**DIRECTIONS:**
For the material that follows, return exactly the lines from the one with "end else if (i_wr.wr" through the one with "to offset 0", both ends included.

**GIVEN INFORMATION:**
┄┄┄┄┄┄┄┄┄┄┄┄┄┄┄┄┄┄┄┄
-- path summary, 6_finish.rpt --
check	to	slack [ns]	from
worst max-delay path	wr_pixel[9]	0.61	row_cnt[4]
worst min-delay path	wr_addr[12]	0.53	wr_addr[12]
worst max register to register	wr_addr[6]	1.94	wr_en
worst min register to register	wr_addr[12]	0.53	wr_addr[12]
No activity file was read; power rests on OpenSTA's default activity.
<file path="config.mk">
export PLATFORM = sky130hd
export DESIGN_NAME = stream_fifo
export DESIGN_NICKNAME = d
export VERILOG_FILES = /design/src/common/raycast_pkg.sv /design/src/design/stream_fifo.sv
export SDC_FILE = /design/constraint.sdc
export NUM_CORES = 1
export LEC_CHECK = 0
export BUFFER_PORTS_ARGS = -buffer_cell sky130_fd_sc_hd__buf_2
export CORE_MARGIN = 2
export CORE_UTILIZATION = 35
export DETAILED_ROUTE_END_ITERATION = 10
export GPL_TIMING_DRIVEN = 0
export HOLD_SLACK_MARGIN = 0.03
export SLEW_MARGIN = 20
export SYNTH_ARGS = -nofsm -noshare
export SYNTH_HDL_FRONTEND = slang
export SYNTH_SLANG_ARGS = --single-unit
</file>
<file path="constraint.sdc">
create_clock -name clk_pixel -period 15.49 [get_ports clk_pixel]
set_input_delay 0 -clock clk_pixel [delete_from_list [all_inputs] [get_ports clk_pixel]]
set_output_delay 0 -clock clk_pixel [all_outputs]
set_load 0.03 [all_outputs]
</file>
--- src/common/periph_cfg.svh ---
/*
 * Peripheral wrapper sizes and slot numbers
 */

`ifndef PERIPH_CFG_SVH
`define PERIPH_CFG_SVH

// Slots in each address space
`define N_SLOTS 16

// Populated byte slots, numbered from 0
`define N_BYTE_PERI 4

// User slot of the GPIO block
`define GPIO_SLOT 1

// Output pins
`define N_PINS 8

// Function select, top bit picks the byte space
`define FUNC_SEL_W 5

// Registers in each byte peripheral
`define BYTE_REGS 4

`endif

--- src/common/periph_pkg.sv ---
/*
 * Peripheral wrapper types
 * Core request, slot selects, byte-slot write bundle and the
 * access size and GPIO register encodings
 */

`include "periph_cfg.svh"

package periph_pkg;

    // Access size, shared by the write and read fields of a request
    typedef enum logic [1:0] {
        ACC_BYTE = 2'b00,
        ACC_HALF = 2'b01,
        ACC_WORD = 2'b10,
        ACC_NONE = 2'b11   // Idle
    } access_e;

    // Request from the core, one per cycle
    typedef struct packed {
        logic [10:0] addr;
        logic [31:0] wdata;
        access_e     write_n;
        access_e     read_n;
    } bus_req_t;

    // One-hot slot selects over both address spaces
    typedef struct packed {
        logic [`N_SLOTS-1:0] user;     // 64 byte slots, full width
        logic [`N_SLOTS-1:0] simple;   // 16 byte slots, byte wide
    } slot_sel_t;

    // Byte-slot access
    typedef struct packed {
        logic [3:0] addr;
        logic [7:0] data;
        logic       wr;
    } byte_wr_t;

    // GPIO register offsets inside its 64 byte slot
    typedef enum logic [5:0] {
        GPIO_OUT      = 6'h00,
        GPIO_IN       = 6'h04,
        FUNC_SEL_BASE = 6'h20    // Eight select words, 0x20 to 0x3c
    } gpio_reg_e;

endpackage

--- src/hw/addr_decode.sv ---
/*
 * Peripheral address decoder
 * One-hot slot selects plus the per-slot write strobes
 */

`timescale 1ns/1ps
`include "periph_cfg.svh"

module addr_decode (
    input  periph_pkg::bus_req_t                      i_req,
    output periph_pkg::slot_sel_t                     o_sel,
    output periph_pkg::byte_wr_t [`N_BYTE_PERI-1:0]   o_byte_wr,
    output logic                                      o_gpio_wr
);

    logic       is_write;
    logic [3:0] user_slot;
    logic [3:0] simple_slot;

    assign is_write    = i_req.write_n != periph_pkg::ACC_NONE;
    assign user_slot   = i_req.addr[9:6];
    assign simple_slot = i_req.addr[7:4];

    // Bit 10 splits the two spaces
    always_comb begin
        o_sel = '0;
        if (i_req.addr[10]) begin
            o_sel.simple[simple_slot] = 1'b1;
        end else begin
            o_sel.user[user_slot] = 1'b1;
        end
    end

    // Byte slots see the low nibble and the low data byte
    always_comb begin
        for (int k = 0; k < `N_BYTE_PERI; k++) begin
            o_byte_wr[k].addr = i_req.addr[3:0];
            o_byte_wr[k].data = i_req.wdata[7:0];
            o_byte_wr[k].wr   = is_write && o_sel.simple[k];
        end
    end

    assign o_gpio_wr = is_write && o_sel.user[`GPIO_SLOT];

endmodule

--- src/hw/byte_reg_periph.sv ---
/*
 * Byte-wide register peripheral
 * Four read/write byte registers, register 0 drives the pins
 */

`timescale 1ns/1ps
`include "periph_cfg.svh"

module byte_reg_periph (
    input  logic                  clk,
    input  logic                  rst_n,
    input  periph_pkg::byte_wr_t  i_wr,
    output logic [7:0]            o_rdata,
    output logic [7:0]            o_pins
);

    localparam int IDX_W = $clog2(`BYTE_REGS);

    logic [7:0]       regs [`BYTE_REGS];
    logic             in_range;
    logic [IDX_W-1:0] idx;

    assign in_range = int'(i_wr.addr) < `BYTE_REGS;   // Upper offsets are empty
    assign idx      = i_wr.addr[IDX_W-1:0];

    always_ff @(posedge clk) begin
        if (!rst_n) begin
            for (int r = 0; r < `BYTE_REGS; r++) begin
                regs[r] <= '0;
            end
        end else if (i_wr.wr && in_range) begin
            regs[idx] <= i_wr.data;
        end
    end

    assign o_rdata = in_range ? regs[idx] : 8'h00;
    assign o_pins  = regs[0];

    // Pin state moves only on a decoded write to offset 0
    assert property (@(posedge clk) disable iff (!rst_n)
        $past(rst_n) && $changed(regs[0]) |-> $past(i_wr.wr && i_wr.addr == 4'h0))
        else $error("byte register 0 changed without a write strobe");

endmodule

--- src/hw/gpio/gpio_ctrl.sv ---
/*
 * GPIO block
 * Output register, input readback and a function select per pin
 * that routes GPIO or a byte peripheral's pins to each output
 */

`timescale 1ns/1ps
`include "periph_cfg.svh"

module gpio_ctrl (
    input  logic                               clk,
    input  logic                               rst_n,
    input  logic                               i_wr,
    input  logic [5:0]                         i_addr,
    input  logic [31:0]                        i_wdata,
    input  logic [7:0]                         i_ui_in,
    input  logic [`N_BYTE_PERI-1:0][7:0]       i_byte_pins,
    output logic [31:0]                        o_rdata,
    output logic [`N_PINS-1:0]                 o_uo_out
);

    localparam int FW = `FUNC_SEL_W;

    logic [`N_PINS-1:0] gpio_out;
    logic [FW-1:0]      func_sel [`N_PINS];
    logic               sel_hit;
    logic [2:0]         sel_idx;

    // Select words are word aligned from FUNC_SEL_BASE up
    assign sel_hit = (i_addr & 6'b10_0011) == periph_pkg::FUNC_SEL_BASE;
    assign sel_idx = i_addr[4:2];

    always_ff @(posedge clk) begin
        if (!rst_n) begin
            gpio_out <= '0;
        end else if (i_wr && i_addr == periph_pkg::GPIO_OUT) begin
            gpio_out <= i_wdata[`N_PINS-1:0];
        end
    end

    // Every pin starts on the GPIO output register
    always_ff @(posedge clk) begin
        if (!rst_n) begin
            for (int p = 0; p < `N_PINS; p++) begin
                func_sel[p] <= FW'(`GPIO_SLOT);
            end
        end else if (i_wr && sel_hit) begin
            func_sel[sel_idx] <= i_wdata[FW-1:0];
        end
    end

    // Register readback, zero at unused offsets
    always_comb begin
        o_rdata = '0;
        if (i_addr == periph_pkg::GPIO_OUT) begin
            o_rdata[`N_PINS-1:0] = gpio_out;
        end else if (i_addr == periph_pkg::GPIO_IN) begin
            o_rdata[7:0] = i_ui_in;     // Live input level
        end else if (sel_hit) begin
            o_rdata[FW-1:0] = func_sel[sel_idx];
        end
    end

    // Pin mux
    always_comb begin
        for (int p = 0; p < `N_PINS; p++) begin
            o_uo_out[p] = 1'b0;    // Unpopulated source
            if (func_sel[p] == FW'(`GPIO_SLOT)) begin
                o_uo_out[p] = gpio_out[p];
            end
            for (int k = 0; k < `N_BYTE_PERI; k++) begin
                if (func_sel[p] == FW'((1 << (FW - 1)) | k)) begin
                    o_uo_out[p] = i_byte_pins[k][p];
                end
            end
        end
    end

endmodule

--- src/hw/periph_top.sv ---
/*
 * Peripheral wrapper top level
 * Decoder, GPIO block, byte peripherals and the read return path
 */

`timescale 1ns/1ps
`include "periph_cfg.svh"

module periph_top (
    input  logic                  clk,
    input  logic                  rst_n,
    input  periph_pkg::bus_req_t  i_req,
    input  logic                  i_read_complete,
    input  logic [7:0]            i_ui_in,
    output logic [`N_PINS-1:0]    o_uo_out,
    output logic [31:0]           o_data_out,
    output logic                  o_data_ready
);

    periph_pkg::slot_sel_t                    sel;
    periph_pkg::byte_wr_t [`N_BYTE_PERI-1:0]  byte_wr;
    logic                                     gpio_wr;
    logic [31:0]                              gpio_rdata;
    logic [`N_BYTE_PERI-1:0][7:0]             byte_rdata;
    logic [`N_BYTE_PERI-1:0][7:0]             byte_pins;

    addr_decode u_addr_decode (
        .i_req      (i_req),
        .o_sel      (sel),
        .o_byte_wr  (byte_wr),
        .o_gpio_wr  (gpio_wr)
    );

    gpio_ctrl u_gpio_ctrl (
        .clk          (clk),
        .rst_n        (rst_n),
        .i_wr         (gpio_wr),
        .i_addr       (i_req.addr[5:0]),   // Offset inside the 64 byte slot
        .i_wdata      (i_req.wdata),
        .i_ui_in      (i_ui_in),
        .i_byte_pins  (byte_pins),
        .o_rdata      (gpio_rdata),
        .o_uo_out     (o_uo_out)
    );

    // Byte slots 0 up to N_BYTE_PERI-1
    for (genvar k = 0; k < `N_BYTE_PERI; k++) begin : g_byte_peri
        byte_reg_periph u_byte_reg_periph (
            .clk      (clk),
            .rst_n    (rst_n),
            .i_wr     (byte_wr[k]),
            .o_rdata  (byte_rdata[k]),
            .o_pins   (byte_pins[k])
        );
    end

    read_return u_read_return (
        .clk              (clk),
        .rst_n            (rst_n),
        .i_sel            (sel),
        .i_read_n         (i_req.read_n),
        .i_write_n        (i_req.write_n),
        .i_read_complete  (i_read_complete),
        .i_gpio_rdata     (gpio_rdata),
        .i_byte_rdata     (byte_rdata),
        .o_data_out       (o_data_out),
        .o_data_ready     (o_data_ready)
    );

endmodule

--- src/hw/read_return.sv ---
/*
 * Read return path
 * Muxes the selected slot and holds the registered result
 * until the core signals read complete
 */

`timescale 1ns/1ps
`include "periph_cfg.svh"

module read_return (
    input  logic                           clk,
    input  logic                           rst_n,
    input  periph_pkg::slot_sel_t          i_sel,
    input  periph_pkg::access_e            i_read_n,
    input  periph_pkg::access_e            i_write_n,
    input  logic                           i_read_complete,
    input  logic [31:0]                    i_gpio_rdata,
    input  logic [`N_BYTE_PERI-1:0][7:0]   i_byte_rdata,
    output logic [31:0]                    o_data_out,
    output logic                           o_data_ready
);

    logic [31:0] slot_data;
    logic [31:0] data_r;
    logic        hold;
    logic        ready_r;
    logic        read_req;

    assign read_req = i_read_n != periph_pkg::ACC_NONE;

    // Empty slots read zero
    always_comb begin
        slot_data = '0;
        if (i_sel.user[`GPIO_SLOT]) begin
            slot_data = i_gpio_rdata;
        end
        for (int k = 0; k < `N_BYTE_PERI; k++) begin
            if (i_sel.simple[k]) begin
                slot_data = {24'h0, i_byte_rdata[k]};   // Byte slots zero-extend
            end
        end
    end

    always_ff @(posedge clk) begin
        if (!rst_n) begin
            hold    <= 1'b0;
            ready_r <= 1'b0;
        end else begin
            if (i_read_complete) begin
                hold <= 1'b0;
            end
            if (!hold && read_req) begin
                hold <= 1'b1;
            end
            ready_r <= read_req;   // Every slot answers in one cycle
        end
    end

    // First read cycle captures, later ones keep the held word
    always_ff @(posedge clk) begin
        if (!hold && read_req) begin
            data_r <= slot_data;
        end
    end

    assign o_data_out   = data_r;
    assign o_data_ready = ready_r || i_write_n != periph_pkg::ACC_NONE;

    // Held data survives slot changes until read complete
    assert property (@(posedge clk) disable iff (!rst_n)
        hold |=> $stable(o_data_out))
        else $error("read data moved while the hold flag was set");

endmodule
┄┄┄┄┄┄┄┄┄┄┄┄┄┄┄┄┄┄┄┄
**PROBLEM SOLUTION:**
        end else if (i_wr.wr && in_range) begin
            regs[idx] <= i_wr.data;
        end
    end

    assign o_rdata = in_range ? regs[idx] : 8'h00;
    assign o_pins  = regs[0];

    // Pin state moves only on a decoded write to offset 0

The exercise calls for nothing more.